DATA EXTRACT -

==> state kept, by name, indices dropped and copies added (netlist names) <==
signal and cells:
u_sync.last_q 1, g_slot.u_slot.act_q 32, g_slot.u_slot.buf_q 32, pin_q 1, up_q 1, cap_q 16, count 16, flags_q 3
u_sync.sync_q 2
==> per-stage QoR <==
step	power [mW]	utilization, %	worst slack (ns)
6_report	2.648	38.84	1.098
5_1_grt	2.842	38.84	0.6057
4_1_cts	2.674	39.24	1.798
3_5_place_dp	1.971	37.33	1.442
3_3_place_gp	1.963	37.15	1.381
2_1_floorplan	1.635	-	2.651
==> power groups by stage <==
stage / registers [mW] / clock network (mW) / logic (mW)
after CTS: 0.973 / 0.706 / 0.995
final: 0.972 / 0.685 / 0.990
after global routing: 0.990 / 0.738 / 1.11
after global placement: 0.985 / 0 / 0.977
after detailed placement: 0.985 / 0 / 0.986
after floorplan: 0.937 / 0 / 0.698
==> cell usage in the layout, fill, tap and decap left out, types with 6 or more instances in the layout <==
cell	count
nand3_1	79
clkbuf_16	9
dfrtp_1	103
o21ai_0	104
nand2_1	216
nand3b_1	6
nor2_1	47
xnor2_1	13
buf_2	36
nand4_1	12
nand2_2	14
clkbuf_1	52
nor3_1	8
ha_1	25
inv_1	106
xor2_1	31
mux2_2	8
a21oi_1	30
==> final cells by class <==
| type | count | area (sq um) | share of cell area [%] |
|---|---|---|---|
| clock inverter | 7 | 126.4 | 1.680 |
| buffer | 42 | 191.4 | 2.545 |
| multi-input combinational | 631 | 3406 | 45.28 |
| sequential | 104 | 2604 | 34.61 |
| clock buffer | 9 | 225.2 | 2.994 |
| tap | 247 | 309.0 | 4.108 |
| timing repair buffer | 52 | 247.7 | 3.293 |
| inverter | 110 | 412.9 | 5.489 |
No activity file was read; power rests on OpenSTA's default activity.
**src/rtl/mod3_pkg.sv**
```systemverilog
package mod3_pkg;

  typedef enum logic [1:0] {
    RES0    = 2'b00,
    RES1    = 2'b01,
    RES2    = 2'b10,
    RES_BAD = 2'b11
  } residue_t;

  // Strobes from control to datapath; at most one is high per cycle.
  typedef struct packed {
    logic clear;    // synchronous reset of the remainder
    logic recover;  // leave the unused code
    logic advance;  // fold the offered bit into the remainder
  } ctrl_t;

  // Remainder after appending bit b: (2N + b) mod 3.
  function automatic residue_t nextResidue(residue_t cur, logic b);
    residue_t nxt;
    case (cur)
      RES0:    nxt = b ? RES1 : RES0;
      RES1:    nxt = b ? RES0 : RES2;
      RES2:    nxt = b ? RES2 : RES1;
      default: nxt = RES0;
    endcase
    return nxt;
  endfunction

endpackage

```
**src/rtl/mod3_ctrl.sv**
```systemverilog
module mod3_ctrl
  import mod3_pkg::*;
(
  input  logic     rst,
  input  logic     bitValid,
  input  residue_t residue,
  output ctrl_t    ctrl
);

  logic isBad;

  always_comb begin
    isBad        = (residue == RES_BAD);
    ctrl.clear   = rst;
    ctrl.recover = !rst && isBad;
    ctrl.advance = !rst && !isBad && bitValid;
  end

endmodule

```
**src/rtl/mod3_datapath.sv**
```systemverilog
module mod3_datapath
  import mod3_pkg::*;
(
  input  logic     clk,
  input  ctrl_t    ctrl,
  input  logic     bitIn,
  output residue_t residue,
  output logic     light
);

  residue_t residueReg;

  always_ff @(posedge clk) begin
    if (ctrl.clear || ctrl.recover)
      residueReg <= RES0;
    else if (ctrl.advance)
      residueReg <= nextResidue(residueReg, bitIn);
  end

  assign residue = residueReg;
  assign light   = (residueReg == RES0);

  // steps out of remainder 0
  a_r3_from_zero: assert property (@(posedge clk) disable iff (ctrl.clear)
    (ctrl.advance && residueReg == RES0) |=> residueReg == ($past(bitIn) ? RES1 : RES0));

  // steps out of remainder 1
  a_r4_from_one: assert property (@(posedge clk) disable iff (ctrl.clear)
    (ctrl.advance && residueReg == RES1) |=> residueReg == ($past(bitIn) ? RES0 : RES2));

  // steps out of remainder 2
  a_r5_from_two: assert property (@(posedge clk) disable iff (ctrl.clear)
    (ctrl.advance && residueReg == RES2) |=> residueReg == ($past(bitIn) ? RES2 : RES1));

  // no accepted bit, no change
  a_r6_hold: assert property (@(posedge clk) disable iff (ctrl.clear)
    (!ctrl.advance && !ctrl.recover) |=> $stable(residueReg) && $stable(light));

  // unused code never reached
  a_r7_legal: assert property (@(posedge clk) disable iff (ctrl.clear)
    residueReg != RES_BAD);

  // recovery path lands on remainder 0
  a_r7_recover: assert property (@(posedge clk) disable iff (ctrl.clear)
    ctrl.recover |=> residueReg == RES0);

endmodule

```
**src/rtl/mod3_stream_detector.sv**
```systemverilog
module mod3_stream_detector
  import mod3_pkg::*;
(
  input  logic clk,
  input  logic rst,
  input  logic bitValid,
  input  logic bitIn,
  output logic divisible
);

  ctrl_t    ctrl;
  residue_t residue;

  mod3_ctrl u_ctrl (
    .rst      (rst),
    .bitValid (bitValid),
    .residue  (residue),
    .ctrl     (ctrl)
  );

  mod3_datapath u_dp (
    .clk     (clk),
    .ctrl    (ctrl),
    .bitIn   (bitIn),
    .residue (residue),
    .light   (divisible)
  );

  // a reset edge lights the output
  a_r1_reset_light: assert property (@(posedge clk) disable iff (!rst)
    rst |=> divisible);

endmodule

```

PROBLEM DESCRIPTION -
Output the lines of the records above exactly as they appear, from the line containing "power groups by" through the line containing "412.9 | 5.489 |".

SOLUTION BELOW -
==> power groups by stage <==
stage / registers [mW] / clock network (mW) / logic (mW)
after CTS: 0.973 / 0.706 / 0.995
final: 0.972 / 0.685 / 0.990
after global routing: 0.990 / 0.738 / 1.11
after global placement: 0.985 / 0 / 0.977
after detailed placement: 0.985 / 0 / 0.986
after floorplan: 0.937 / 0 / 0.698
==> cell usage in the layout, fill, tap and decap left out, types with 6 or more instances in the layout <==
cell	count
nand3_1	79
clkbuf_16	9
dfrtp_1	103
o21ai_0	104
nand2_1	216
nand3b_1	6
nor2_1	47
xnor2_1	13
buf_2	36
nand4_1	12
nand2_2	14
clkbuf_1	52
nor3_1	8
ha_1	25
inv_1	106
xor2_1	31
mux2_2	8
a21oi_1	30
==> final cells by class <==
| type | count | area (sq um) | share of cell area [%] |
|---|---|---|---|
| clock inverter | 7 | 126.4 | 1.680 |
| buffer | 42 | 191.4 | 2.545 |
| multi-input combinational | 631 | 3406 | 45.28 |
| sequential | 104 | 2604 | 34.61 |
| clock buffer | 9 | 225.2 | 2.994 |
| tap | 247 | 309.0 | 4.108 |
| timing repair buffer | 52 | 247.7 | 3.293 |
| inverter | 110 | 412.9 | 5.489 |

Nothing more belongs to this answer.